Currently, Morehouse is attempting to improve the sport of fencing. One project he is working on new technology. On his Facebook page, he posted a video of him and another fencer demonstrating light up sabres. The lights are on the guard as well as on the wrist of the fencer. The problem Morehouse is trying to fix is for people watching the bout. They watch the fencers, then the scoring box, and then look at the director to see who made the touch. With this technology, it will be easier to see who got the touch. It will also be easier on the director, since the director can now focus on the fencers, rather than having to look back at the box to see the lights.
He has made a prototype for foil as well, in hopes of having the sport to be wire-free, without wire jackets, as well as having as much of the technology of the weapons. For the foils, each weapon would have the lights, the lockout timing, and the ability to send data on the movements of the weapon. This data will include who is starting first and the accuracy of attacks. In the video, he shows that the weapons sync up wirelessly, and the jackets they are wearing have a magnetic layer underneath. When hit, there is a sound and the foil lights up green.
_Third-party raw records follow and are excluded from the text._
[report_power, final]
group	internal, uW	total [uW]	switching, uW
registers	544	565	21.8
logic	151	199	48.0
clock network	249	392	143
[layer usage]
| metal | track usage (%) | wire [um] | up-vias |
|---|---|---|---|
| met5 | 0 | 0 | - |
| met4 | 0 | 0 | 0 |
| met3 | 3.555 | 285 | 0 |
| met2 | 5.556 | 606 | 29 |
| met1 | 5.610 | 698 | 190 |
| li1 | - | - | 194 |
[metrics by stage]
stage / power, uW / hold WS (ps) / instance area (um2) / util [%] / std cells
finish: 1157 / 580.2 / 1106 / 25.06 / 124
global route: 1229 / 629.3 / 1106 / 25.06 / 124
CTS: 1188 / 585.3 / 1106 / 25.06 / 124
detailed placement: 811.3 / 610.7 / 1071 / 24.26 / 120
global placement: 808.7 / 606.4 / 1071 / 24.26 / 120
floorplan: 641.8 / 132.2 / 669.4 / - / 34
$ cat ./run.sh
#!/bin/bash
# OpenROAD 26Q1-2900-gdf79404cd8, Yosys 0.63+post, stock flow scripts
make -C /OpenROAD-flow-scripts/flow DESIGN_CONFIG=/design/flow/config.mk WORK_HOME=/design/flow/orfs finish
$ cat ./config.mk
export PLATFORM = sky130hd
export DESIGN_NAME = dffl
export DESIGN_NICKNAME = dffl
export VERILOG_FILES = /design/flow/design.v
export SDC_FILE = /design/flow/constraint.sdc
export NUM_CORES = 4
export LEC_CHECK = 1
export CORE_AREA = 10 10 80 80
export DIE_AREA = 0 0 90 90
$ cat ./constraint.sdc
current_design dffl

set clk_period 1.0
set clk_io_pct 0.2

create_clock -name clk0 -period $clk_period [get_ports {clk}]

set non_clock_inputs [all_inputs -no_clocks]
set_input_delay [expr $clk_period * $clk_io_pct] -clock clk0 $non_clock_inputs
set_output_delay [expr $clk_period * $clk_io_pct] -clock clk0 [all_outputs]
<file path="/design/flow/config.mk">
export PLATFORM = sky130hd
export DESIGN_NAME = Z16CPU_wrapper
export DESIGN_NICKNAME = Z16CPU_wrapper
export VERILOG_FILES = /design/flow/design.v
export SDC_FILE = /design/flow/constraint.sdc
export NUM_CORES = 4
export LEC_CHECK = 1
export CORE_UTILIZATION = 50
export SYNTH_MEMORY_MAX_BITS = 65536
</file>
<file path="/design/flow/constraint.sdc">
current_design Z16CPU_wrapper

set clk_period 247.0
set clk_io_pct 0.2

create_clock -name clk0 -period $clk_period [get_ports {i_clk}]

set non_clock_inputs [all_inputs -no_clocks]
set_input_delay [expr $clk_period * $clk_io_pct] -clock clk0 $non_clock_inputs
set_output_delay [expr $clk_period * $clk_io_pct] -clock clk0 [all_outputs]
</file>
<file path="/design/flow/design.v">
module Z16ALU(
  input  wire   [15:0]  i_data_a,
  input  wire   [15:0]  i_data_b,
  input  wire   [3:0]   i_ctrl,
  output wire   [15:0]  o_data
);
  assign o_data = alu(i_data_a, i_data_b, i_ctrl);
  function [15:0] alu(
    input [15:0]    i_data_a,
    input [15:0]    i_data_b,
    input [3:0]     i_ctrl
  );
    begin
      case(i_ctrl)
        4'h0 : alu  = i_data_b + i_data_a;
        4'h1 : alu  = i_data_b - i_data_a;
        4'h2 : alu  = i_data_b * i_data_a;
        4'h3 : alu  = i_data_b / i_data_a;
        4'h4 : alu  = i_data_b | i_data_a;
        4'h5 : alu  = i_data_b & i_data_a;
        4'h6 : alu  = i_data_b ^ i_data_a;
        4'h7 : alu  = i_data_a << i_data_a;
        4'h8 : alu  = i_data_a >> i_data_a;
        default: alu = i_data_b + i_data_a;
      endcase
    end
  endfunction
endmodule
module Z16CPU(
  input  wire   i_clk,
  input  wire   i_rst,
  input  wire   i_button,
  output reg    [5:0]   o_led
);
  reg   [15:0]  r_pc;
  wire  [15:0]  w_instr;
  wire [3:0]    w_rd_addr;
  wire [3:0]    w_rs1_addr;
  wire [3:0]    w_rs2_addr;
  wire [15:0]   w_imm;
  wire          w_rd_wen;
  wire          w_mem_wen;
  wire [3:0]    w_alu_ctrl;
  wire [3:0]    w_opcode;
  wire [15:0]   w_rs1_data;
  wire [15:0]   w_rs2_data;
  wire [15:0]   w_rd_data;
  wire [15:0]   w_data_b;
  wire [15:0]   w_alu_data;
  wire [15:0]   w_mem_rdata;
  always @(posedge i_clk) begin
    if(i_rst) begin
      r_pc  <= 16'h0000;
    end else if(w_opcode == 4'hC) begin  
      r_pc  <= w_alu_data;
    end else if(w_opcode == 4'hD) begin  
      r_pc  <= r_pc + w_alu_data;
    end else if((w_opcode == 4'hE) && (w_rs2_data == w_rs1_data)) begin  
      r_pc  <= r_pc + w_imm;
    end else if((w_opcode == 4'hF) && (w_rs2_data > w_rs1_data)) begin  
      r_pc  <= r_pc + w_imm;
    end else begin
      r_pc  <= r_pc + 16'h0002;
    end
  end
  Z16InstrMemory InstrMem(
    .i_addr     (r_pc   ),
    .o_instr    (w_instr)
  );
  Z16Decoder Decoder(
    .i_instr    (w_instr    ),
    .o_opcode   (w_opcode   ),
    .o_rd_addr  (w_rd_addr  ),
    .o_rs1_addr (w_rs1_addr ),
    .o_rs2_addr (w_rs2_addr ),
    .o_imm      (w_imm      ),
    .o_rd_wen   (w_rd_wen   ),
    .o_mem_wen  (w_mem_wen  ),
    .o_alu_ctrl (w_alu_ctrl )
  );
  assign w_rd_data = select_rd_data(w_opcode, i_button, w_mem_rdata, r_pc, w_alu_data);
  function [15:0] select_rd_data(
    input   [3:0]   i_opcode,
    input           i_button,
    input   [15:0]  i_mem_rdata,
    input   [15:0]  i_pc,
    input   [15:0]  i_alu_data
  );
  begin
    case(i_opcode)
      4'hA  : begin
        if(w_alu_data == 16'h007C) begin  
          select_rd_data    = {15'b000_0000_0000_0000, i_button};
        end else begin
          select_rd_data    = i_mem_rdata;
        end
      end 
      4'hC  : select_rd_data    = r_pc + 16'h0002;
      4'hD  : select_rd_data    = r_pc + 16'h0002;
      default : select_rd_data  = i_alu_data;
    endcase
  end
  endfunction
  Z16RegisterFile RegFile(
    .i_clk      (i_clk      ),
    .i_rs1_addr (w_rs1_addr ),
    .o_rs1_data (w_rs1_data ),
    .i_rs2_addr (w_rs2_addr ),
    .o_rs2_data (w_rs2_data ),
    .i_rd_data  (w_rd_data  ),
    .i_rd_addr  (w_rd_addr  ),
    .i_rd_wen   (w_rd_wen   )
  );
  assign w_data_b = (w_opcode <= 8'h8) ? w_rs2_data : w_imm;
  Z16ALU ALU(
    .i_data_a   (w_rs1_data ),
    .i_data_b   (w_data_b   ),
    .i_ctrl     (w_alu_ctrl ),
    .o_data     (w_alu_data )
  );
  Z16DataMemory DataMem(
    .i_clk  (i_clk      ),
    .i_addr (w_alu_data ),
    .i_wen  (w_mem_wen  ),
    .i_data (w_rs2_data ),
    .o_data (w_mem_rdata)
  );
  always @(posedge i_clk) begin
    if(i_rst) begin
      o_led <= 6'b000000;
    end else if(w_mem_wen && (w_alu_data == 16'h007A)) begin
      o_led <= w_rs2_data[5:0];
    end else begin
      o_led <= o_led;
    end
  end
endmodule
module Z16CPU_wrapper(
  input  wire   i_clk,
  input  wire   i_rst,
  input  wire   i_button,
  output wire   [5:0]   o_led
);
  wire w_rst;
  wire w_button;
  wire [5:0] w_led;
  reg [31:0] r_counter = 32'h00000000;
  reg r_clk = 1'b0;
  always @(posedge i_clk) begin
    if(r_counter == 32'd1350000) begin
      r_counter <= 32'h00000000;
      r_clk     <= ~r_clk;
    end else begin
      r_counter <= r_counter + 32'h00000001;
      r_clk     <= r_clk;
    end
  end
  assign w_rst = ~i_rst;
  assign w_button = ~i_button;
  assign o_led = ~w_led;
  Z16CPU CPU(
    .i_clk      (r_clk      ),
    .i_rst      (w_rst      ),
    .i_button   (w_button   ),
    .o_led      (w_led      )
  );
endmodule
module Z16DataMemory(
  input  wire           i_clk,
  input  wire   [15:0]  i_addr,
  input  wire           i_wen,
  input  wire   [15:0]  i_data,
  output wire   [15:0]  o_data
);
  reg [15:0] mem[1023:0];
  assign o_data = mem[i_addr[10:1]];
  always @(posedge i_clk) begin
    if(i_wen) begin
      mem[i_addr[10:1]] <= i_data;
    end
  end
endmodule
module Z16Decoder(
  input  wire   [15:0]  i_instr,
  output wire   [3:0]   o_opcode,
  output wire   [3:0]   o_rd_addr,
  output wire   [3:0]   o_rs1_addr,
  output wire   [3:0]   o_rs2_addr,
  output wire   [15:0]  o_imm,
  output wire           o_rd_wen,
  output wire           o_mem_wen,
  output wire   [3:0]   o_alu_ctrl
);
  assign o_opcode   = i_instr[3:0];
  assign o_rd_addr  = i_instr[7:4];
  assign o_rs1_addr = get_rs1_addr(i_instr);
  assign o_rs2_addr = get_rs2_addr(i_instr);
  assign o_imm      = get_imm(i_instr);
  assign o_rd_wen   = get_rd_wen(i_instr);
  assign o_mem_wen  = get_mem_wen(i_instr);
  assign o_alu_ctrl = get_alu_ctrl(i_instr);
  function [3:0] get_rs1_addr(input [15:0] i_instr);
  begin
    case(i_instr[3:0])
      4'h9  :   get_rs1_addr    = i_instr[7:4];
      4'hE  :   get_rs1_addr    = {2'b00, i_instr[5:4]};
      4'hF  :   get_rs1_addr    = {2'b00, i_instr[5:4]};
      default : get_rs1_addr    = i_instr[11:8];
    endcase
  end
  endfunction
  function [3:0] get_rs2_addr(input [15:0] i_instr);
  begin
    case(i_instr[3:0])
      4'hE  :   get_rs2_addr    = {2'b00, i_instr[7:6]};
      4'hF  :   get_rs2_addr    = {2'b00, i_instr[7:6]};
      default : get_rs2_addr    = i_instr[15:12];
    endcase
  end
  endfunction
  function [15:0] get_imm(input [15:0] i_instr);
  begin
    case(i_instr[3:0])
      4'h9  : get_imm   = {i_instr[15] ? 8'hFF : 8'h00, i_instr[15:8]};
      4'hA  : get_imm   = {i_instr[15] ? 12'hFFF : 12'h000, i_instr[15:12]};
      4'hB  : get_imm   = {i_instr[7]  ? 12'hFFF : 12'h000, i_instr[7:4]};
      4'hC  : get_imm   = {i_instr[15] ? 12'hFFF : 12'h000, i_instr[15:12]};
      4'hD  : get_imm   = {i_instr[15] ? 12'hFFF : 12'h000, i_instr[15:12]};
      4'hE  : get_imm   = {i_instr[15] ? 8'hFF : 8'h00, i_instr[15:8]};
      4'hF  : get_imm   = {i_instr[15] ? 8'hFF : 8'h00, i_instr[15:8]};
      default : get_imm = 16'h0000;
    endcase
  end
  endfunction
  function get_rd_wen(input [15:0] i_instr);
  begin
    if(i_instr[3:0] <= 4'hA) begin
      get_rd_wen    = 1'b1;
    end else if((i_instr[3:0] == 4'hC) || (i_instr[3:0] == 4'hD)) begin
      get_rd_wen    = 1'b1;
    end else begin
      get_rd_wen    = 1'b0;
    end
  end
  endfunction
  function get_mem_wen(input [15:0] i_instr);
  begin
    if(4'hB == i_instr[3:0]) begin
      get_mem_wen = 1'b1;
    end else begin
      get_mem_wen = 1'b0;
    end
  end
  endfunction
  function [3:0] get_alu_ctrl(input [15:0] i_instr);
  begin
    if(i_instr[3:0] <= 4'h8) begin
      get_alu_ctrl  = i_instr[3:0];
    end else begin
      get_alu_ctrl  = 4'h0;
    end
  end
  endfunction
endmodule
module Z16InstrMemory(
  input  wire           i_clk,
  input  wire   [15:0]  i_addr,
  output wire   [15:0]  o_instr
);
  wire [15:0] mem[14:0];
  assign o_instr = mem[i_addr[15:1]];
  assign mem[0] = 16'h0010;  
  assign mem[1] = 16'h0119;  
  assign mem[2] = 16'h0040;  
  assign mem[3] = 16'h7A49;  
  assign mem[4] = 16'h0050;  
  assign mem[5] = 16'h7C59;  
  assign mem[6] = 16'h0070;  
  assign mem[7] = 16'hF879;  
  assign mem[8] = 16'h0060;  
  assign mem[9] = 16'h0169;  
  assign mem[10] = 16'h640B;  
  assign mem[11] = 16'h052A;  
  assign mem[12] = 16'h046E;  
  assign mem[13] = 16'h070D;  
  assign mem[14] = 16'h00FD;  
endmodule
module Z16RegisterFile(
  input  wire           i_clk,
  input  wire   [3:0]   i_rs1_addr,
  input  wire   [3:0]   i_rs2_addr,
  input  wire   [3:0]   i_rd_addr,
  input  wire           i_rd_wen,
  input  wire   [15:0]  i_rd_data,
  output wire   [15:0]  o_rs1_data,
  output wire   [15:0]  o_rs2_data
);
  reg [15:0] mem[15:0];
  assign o_rs1_data = (i_rs1_addr == 4'h0) ? 16'h0000 : mem[i_rs1_addr];
  assign o_rs2_data = (i_rs2_addr == 4'h0) ? 16'h0000 : mem[i_rs2_addr];
  always @(posedge i_clk) begin
    if(i_rd_wen) begin
      mem[i_rd_addr]  <= i_rd_data;
    end else begin
      mem[i_rd_addr]  <= mem[i_rd_addr];
    end
  end
endmodule
</file>
<file path="/design/flow/run.sh">
#!/bin/bash
# OpenROAD 26Q1-2900-gdf79404cd8, Yosys 0.63+post, stock flow scripts
make -C /OpenROAD-flow-scripts/flow DESIGN_CONFIG=/design/flow/config.mk WORK_HOME=/design/flow/orfs finish
</file>
==> reports/qor.yml <==
outcome:
  outcome: "complete, no violations"
placed_design:
  dp_worst_setup_slack_ns: 244.58
  placed_cell_area_mm2: 0.664
  io_buffers: 8
  dp_hpwl_um: 1130000
  place.gp.congestion: 0.926
setup_path:
  r2r-start: "r_counter[0]$_SDFF_PN0_"
  crit_path_end_kind: "flop"
  worstSetupPathType: "reg -> reg"
  cp_max_fo: 6
  required_ns: 247.16
  critPathLaunchType: "flop"
  reg2reg_depth: 8
  crit_arrival_ns: 2.61
  rr_endpoint: "r_counter[28]$_SDFF_PN0_"
  r2r_setup_slack_ns: 244.55
timing:
  rsz0062_at_grt: "no"
  fin_setup_tns_ns: 0
  tightest_slew_ns: 1.34
  report.final.slew_viol_count: 0
  post-route-min-period_ns: 2.45
  skew_ns: 0.00551
  hold_violations: 0
  finalSetupViolCount: 0
  max_slew_margin_pct: 9.95
  fin_ws_ns: 244.55
  fmax_mhz: 408
  timing.final.crit_share_pct: 0.992
  untimed_endpoints: 33054
  unclocked_regs: 16547
grt:
  antenna_found_initial: 145
  use_met2_pct: 43.6
  gr-total-overflow: 0
  grt_pass1_vias: 318855
  grt_busiest_layer: "met2"
  met3_usage_pct: 27.3
  grt_first_pass_wirelength_um: 2450000
  grtUsageTotal_pct: 31.6
  grt_util_met1_pct: 39.1
  grt_max_degree: 252
synthesis:
  syn_avg_cell_area_um2: 22.1
  edf_count: 16526
  numSynthFlops: 16580
  top_cell_area_share_pct: 78.7
  async_flop_share_pct: 0
  ff_type: "edfxtp_1"
  ys_seq_share_pct: 78.8
  area_leaders: "edfxtp_1 79%, mux4_2 15%, o22ai_1 1.3%"
  synthCells: 28483
  yosys_area_mm2: 0.631
  synth_cell_types: 105
  yosysCellCount: 28483
  syn_area_mm2: 0.631
  yosysWarnings: 7
  top_area_cell: "edfxtp_1"
clocking:
  post-cts-setup-buffer-count: 0
  htree_levels: 2
  cts.hold.buffers_added: 0
  cts_root_buffer: "clkbuf_16"
  cts_buffer_depth: 2
  clk_latency_ns: 0.28
  cts_resized: 0
  cts_buffers: 5
  clkTransAtPathRegs_ns: 0.05
  tritoncts: "built"
layout:
  drive_gt1_share_pct: 22.9
  area_delta_synth_final_pct: 5.42
  fin_util_pct: 52.9
  stdcell_area_mm2: 0.665
routing:
  viasPerCell: 6.39
  dr.pass1.iters: 8
  wl_um: 1750000
  dr_total_vias: 294762
  wire_per_inst_um: 38.0
  drt-initial-drc-count: 18532
  drc: 0
  ant_nets: 0
min_path:
  holdCritPathClass: "reg -> reg"
  min_to: "r_counter[29]$_SDFF_PN0_"
  hp-start: "r_counter[29]$_SDFF_PN0_"
  whs_path_depth: 1
floorplan:
  die_width_um: 1130
  fp-utilization_pct: 50.1
  ios: 9
  coreArea_mm2: 1.26
  rows: 412
  dieArea_mm2: 1.27
  die_h_um: 1130
pwr:
  p_per_area_mw_per_mm2: 0.0204
  ir_worst_vdd_mv: 0.00282
  p_leak_nw: 194
  total_power_uw: 13.6
flow_run:
  drv_cap: 0
  warning_count: 823
==> layout make-up <==
type | count | area (µm²)
Antenna cell | 293 | 733
Timing Repair Buffer | 2314 | 17800
Inverter | 58 | 260
Sequential cell | 16580 | 497000
Clock inverter | 2 | 35.0
Clock buffer | 6 | 150
Tap cell | 16767 | 21000
Multi-Input combinational cell | 10112 | 128000
Fill cell | 94144 | 593000
==> layout by cell type, fill, tap and decap left out, drive strengths merged, types with 57 or more instances in the layout <==
cell type / count
edfxtp: 16526
mux4: 4113
buf: 2305
nor2: 1684
o22ai: 1360
nand2: 720
nor4: 332
diode: 293
o21ai: 228
nand3: 185
mux2i: 155
o211ai: 146
a311oi: 104
a21oi: 104
nor3: 75
a32oi: 74
nand4: 69
a31oi: 68
ha: 67
xnor2: 64
inv: 57
==> worst max path at each step <==
stage | from | to | slack (ns) | cells past startpoint
final | r_counter[0]$_SDFF_PN0_ | r_counter[28]$_SDFF_PN0_ | 244.55 | 8
after global routing | r_counter[0]$_SDFF_PN0_ | r_counter[28]$_SDFF_PN0_ | 244.36 | 8
after CTS | r_counter[0]$_SDFF_PN0_ | r_counter[28]$_SDFF_PN0_ | 244.56 | 8
==> kinds of logic after synthesis <==
family                   count (synthesis)  synth area share (%)
AND-OR/OR-AND                         2488                  2.67
adder cells (fa/ha/maj)                 70                 0.142
buffers and inverters                 1814                  1.11
XOR/XNOR                                91                 0.129
AND/OR/NAND/NOR                       3161                  2.15
flip-flops                           16580                  78.8
other                                    1              0.000595
multiplexers                          4278                  14.9
==> critical path, stage by stage (launching register included) <==
cell and delay [ns]:
dfxtp_1 0.41, ha_1 0.25, nand2_1 0.13, nor3_1 0.41, and4_1 0.44, nand2_1 0.17, nor2_1 0.26, nand2_1 0.12
xnor2_1 0.14
==> per-stage QoR <==
step                      hold WS (ns)  cells
after detailed placement         0.465  45830
after CTS                        0.480  45838
after floorplan                  0.435  28506
after global placement           0.478  45830
after global routing             0.499  45939
final                            0.478  46132
==> cells in the mapped netlist (24+ instances only) <==
cell	n
edfxtp_1	16526
mux4_2	4113
nor2_1	1681
o22ai_1	1359
clkbuf_1	1142
nand2_1	719
buf_1	486
nor4_1	330
o21ai_0	222
nand3_1	184
mux2i_1	155
o211ai_1	146
buf_2	118
a311oi_1	104
a21oi_1	102
a32oi_1	74
nor3_1	72
nand4_1	69
a31oi_1	68
ha_1	67
xnor2_1	64
a32o_1	55
dfxtp_1	54
inv_1	49
a211oi_1	45
o221ai_1	34
o31ai_1	32
o22a_1	28
xor2_1	26
and3_1	24
==> metal layers <==
layer  vias to the layer above  routed length, µm
met5                         -               4910
met4                       204              60800
met3                      1737             357000
met2                     19445             817000
met1                    152790             515000
li1                     120586                  -
==> registers in the layout, indices dropped and copies added, names as in the netlist <==
name             cells
r_clk                1
CPU.r_pc            16
r_counter           32
CPU.o_led            6
CPU.DataMem.mem  16384
CPU.RegFile.mem    141
==> power breakdown <==
group	switching (mW)	total (mW)	internal [mW]
Combinational	0.000335	0.000443	0.0000636
Clock	0.00225	0.00759	0.00535
Sequential	0	0.00556	0.00541
No activity file was given, so power comes from the tool's default toggle rates.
Morehouse has also suggested new rules to sabre, making it more like tennis. One fencer would have priority and, after a "set" of four points, the priority is shifted to another fencer. The bouts would then go to 16, instead of 15, with a 2-point margin.
He is the author of an autobiography, American Fencer: Modern Lessons from an Ancient Sport (2012),in which he recounts experiences as an Olympic athlete and teacher.
Morehouse was inducted into Brandeis Athletics Hall of Fame in 2009,and was the youngest recipient of Brandeis University's Alumni Achievement Award in 2010 for his achievements as an athlete and his work with Teach For America.
In November 2014, Morehouse received the Athletes in Excellence Award from The Foundation for Global Sports Development, in recognition of his community service efforts and work with youth.